Others noted that the Health Department continues to conceal the identities of the evaluation committee members and has failed to make grading criteria widely available.
“The shroud of secrecy with which the application process and grading was performed allowed for no transparency, review or critique,” wrote Mary Parker, CEO of Global Resource Operations LLC.
The department faces another problem: It’s given winning applicants six months to get up and running. They keep barreling forward as the department slogs through a mountain of appeals. Any suspension or revocation of specific permits would come at a significant cost to the winners as they invest in business operations.
Health Department spokeswoman April Hutcheson did not answer a list of questions from The Morning Call about the permitting process. But in legal responses to administrative appeals, the department has insisted that “the evaluation of the content of the application for compliance with the Act … is the sole and exclusive responsibility of the [Office of Medical Marijuana] and is accomplished in the sole exercise of the discretion of the Office.
“Appellant’s self-serving declarations of compliance with the requirements for application criteria … attempts to usurp the discretion afforded the Office by the General Assembly to interpret and implement the Act.”
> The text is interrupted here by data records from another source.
===== config.mk =====
export PLATFORM = sky130hd
export DESIGN_NAME = vic_irq_controller_flat
export DESIGN_NICKNAME = d
export VERILOG_FILES = /design/src/rtl/vic_irq_controller_if.sv /design/src/rtl/vic_irq_controller.sv /design/src/flat_wrapper.sv
export SDC_FILE = /design/constraint.sdc
export NUM_CORES = 1
export LEC_CHECK = 0
export ABC_AREA = 1
export CAP_MARGIN = 20
export CORE_MARGIN = 4
export CORE_UTILIZATION = 55
export CTS_CLUSTER_DIAMETER = 40
export DETAILED_ROUTE_END_ITERATION = 8
export DONT_BUFFER_PORTS = 1
export PLACE_DENSITY = 0.7
export SYNTH_ARGS = -nofsm -noshare
export SYNTH_HDL_FRONTEND = slang
export SYNTH_SLANG_ARGS = --single-unit

===== constraint.sdc =====
create_clock -name clk -period 2.1 [get_ports clk]
set_input_delay 0.63 -clock clk [delete_from_list [all_inputs] [get_ports clk]]
set_output_delay 0.63 -clock clk [all_outputs]
set_load 0.01 [all_outputs]

===== src/rtl/vic_irq_controller_if.sv =====
// vic_irq_controller_if: CPU/source-side bundle for the vectored interrupt controller
interface vic_irq_controller_if;
  logic [15:0] vIRQRequest;
  logic        nvIRQRequest;
  logic        mask_we;
  logic [15:0] mask_wdata;
  logic        cpu_ack;
  logic        cpu_eoi;
  logic        irq_o;
  logic [3:0]  handler_num;
  logic        is_nv;
  logic        in_service;
  logic [15:0] mask_o;
  logic [15:0] pending_o;
  modport master (
    output vIRQRequest, nvIRQRequest, mask_we, mask_wdata, cpu_ack, cpu_eoi,
    input  irq_o, handler_num, is_nv, in_service, mask_o, pending_o
  );
  modport slave (
    input  vIRQRequest, nvIRQRequest, mask_we, mask_wdata, cpu_ack, cpu_eoi,
    output irq_o, handler_num, is_nv, in_service, mask_o, pending_o
  );
endinterface


===== src/rtl/vic_irq_controller.sv =====
// vic_irq_controller: masks 16 vectored IRQs plus one non-vectored IRQ, picks the
// lowest eligible index and runs a req/ack/eoi handshake with the CPU.
// Define VIC_EDGE_TRIGGER_EN to make vectored sources edge-triggered (sticky pending).
module vic_irq_controller #(
  parameter int NUM_VIRQ = 16
) (
  input logic clk,
  input logic rst_n,
  vic_irq_controller_if.slave bus
);
  typedef enum logic [1:0] {IDLE, REQ, SERVICE} state_t;
  state_t state, state_d;
  logic [NUM_VIRQ-1:0] mask, pending, pend_src, elig;
  logic [3:0] hnum, hnum_d, sel;
  logic nv, nv_d, cancel;
  assign elig = pend_src & mask;
`ifdef VIC_EDGE_TRIGGER_EN
  logic [NUM_VIRQ-1:0] hist, sticky, rise, ack_clr;
  assign rise = bus.vIRQRequest & ~hist;
  assign pend_src = sticky;
  // one-hot clear of the latched vectored source on the accepting ack
  always_comb begin
    ack_clr = '0;
    if (state == REQ && bus.cpu_ack && !nv) ack_clr[hnum] = 1'b1;
  end
  // line history and sticky pending bits; a fresh edge beats the ack clear
  always_ff @(posedge clk) begin
    if (!rst_n) begin
      hist   <= '0;
      sticky <= '0;
    end else begin
      hist   <= bus.vIRQRequest;
      sticky <= (sticky & ~ack_clr) | (rise & mask);
    end
  end
`else
  assign pend_src = bus.vIRQRequest;
`endif
  // fixed priority: lowest eligible index wins
  always_comb begin
    sel = '0;
    for (int i = NUM_VIRQ - 1; i >= 0; i--) if (elig[i]) sel = 4'(i);
  end
  // next state and latched handler; selection is frozen outside IDLE
  always_comb begin
    state_d = state;
    hnum_d  = hnum;
    nv_d    = nv;
    cancel  = nv ? !bus.nvIRQRequest : !elig[hnum];
    case (state)
      IDLE: if (|elig || bus.nvIRQRequest) begin
        state_d = REQ;
        hnum_d  = |elig ? sel : 4'd0;
        nv_d    = ~|elig;
      end
      REQ: if (bus.cpu_ack) state_d = SERVICE;
      else if (cancel) begin
        state_d = IDLE;
        hnum_d  = '0;
        nv_d    = 1'b0;
      end
      SERVICE: if (bus.cpu_eoi) begin
        state_d = IDLE;
        hnum_d  = '0;
        nv_d    = 1'b0;
      end
      default: state_d = IDLE;
    endcase
  end
  // state, handler latch, mask and registered eligible set
  always_ff @(posedge clk) begin
    if (!rst_n) begin
      state   <= IDLE;
      hnum    <= '0;
      nv      <= 1'b0;
      mask    <= '0;
      pending <= '0;
    end else begin
      state   <= state_d;
      hnum    <= hnum_d;
      nv      <= nv_d;
      pending <= elig;
      if (bus.mask_we) mask <= bus.mask_wdata;
    end
  end
  assign bus.irq_o       = state == REQ;
  assign bus.in_service  = state == SERVICE;
  assign bus.handler_num = hnum;
  assign bus.is_nv       = nv;
  assign bus.mask_o      = mask;
  assign bus.pending_o   = pending;
endmodule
Becky Dansky, legislative counsel for the Marijuana Policy Project, a pro-legalization group, said the scoring discrepancies for identical sections of applications do raise questions. She hoped the department would clarify whether multiple members of the evaluation panel reviewed each application.
“One of the purposes of having people from different agencies is that they brought different areas of expertise,” she said. “Hopefully more than one set of eyes was on each application.”
Still, the most concerning issues raised in the appeals don’t seem to reach the “alarming or catastrophic” level that would warrant “shutting down the program and starting over again,” she said.
Peter Schweyer, an Allentown state representative who helped write the medical marijuana legislation, also acknowledged the scoring discrepancies were disconcerting and need to be investigated.
“But I think the idea of halting a hugely popular program over certain questions about procedure is a tough one to swallow,” he said. “If I were a parent of a child who’s going to get relief because of this program, I wouldn’t give two seconds of thought about a few procedural issues.”
BY THE NUMBERS
- 457 applications
- 418 unsuccessful applications
- 140 administrative appeals filed across the state
- 12 grower/processor permit recipients
- 27 dispensary permit recipients
- 73 total northeast region applications (including the Lehigh Valley)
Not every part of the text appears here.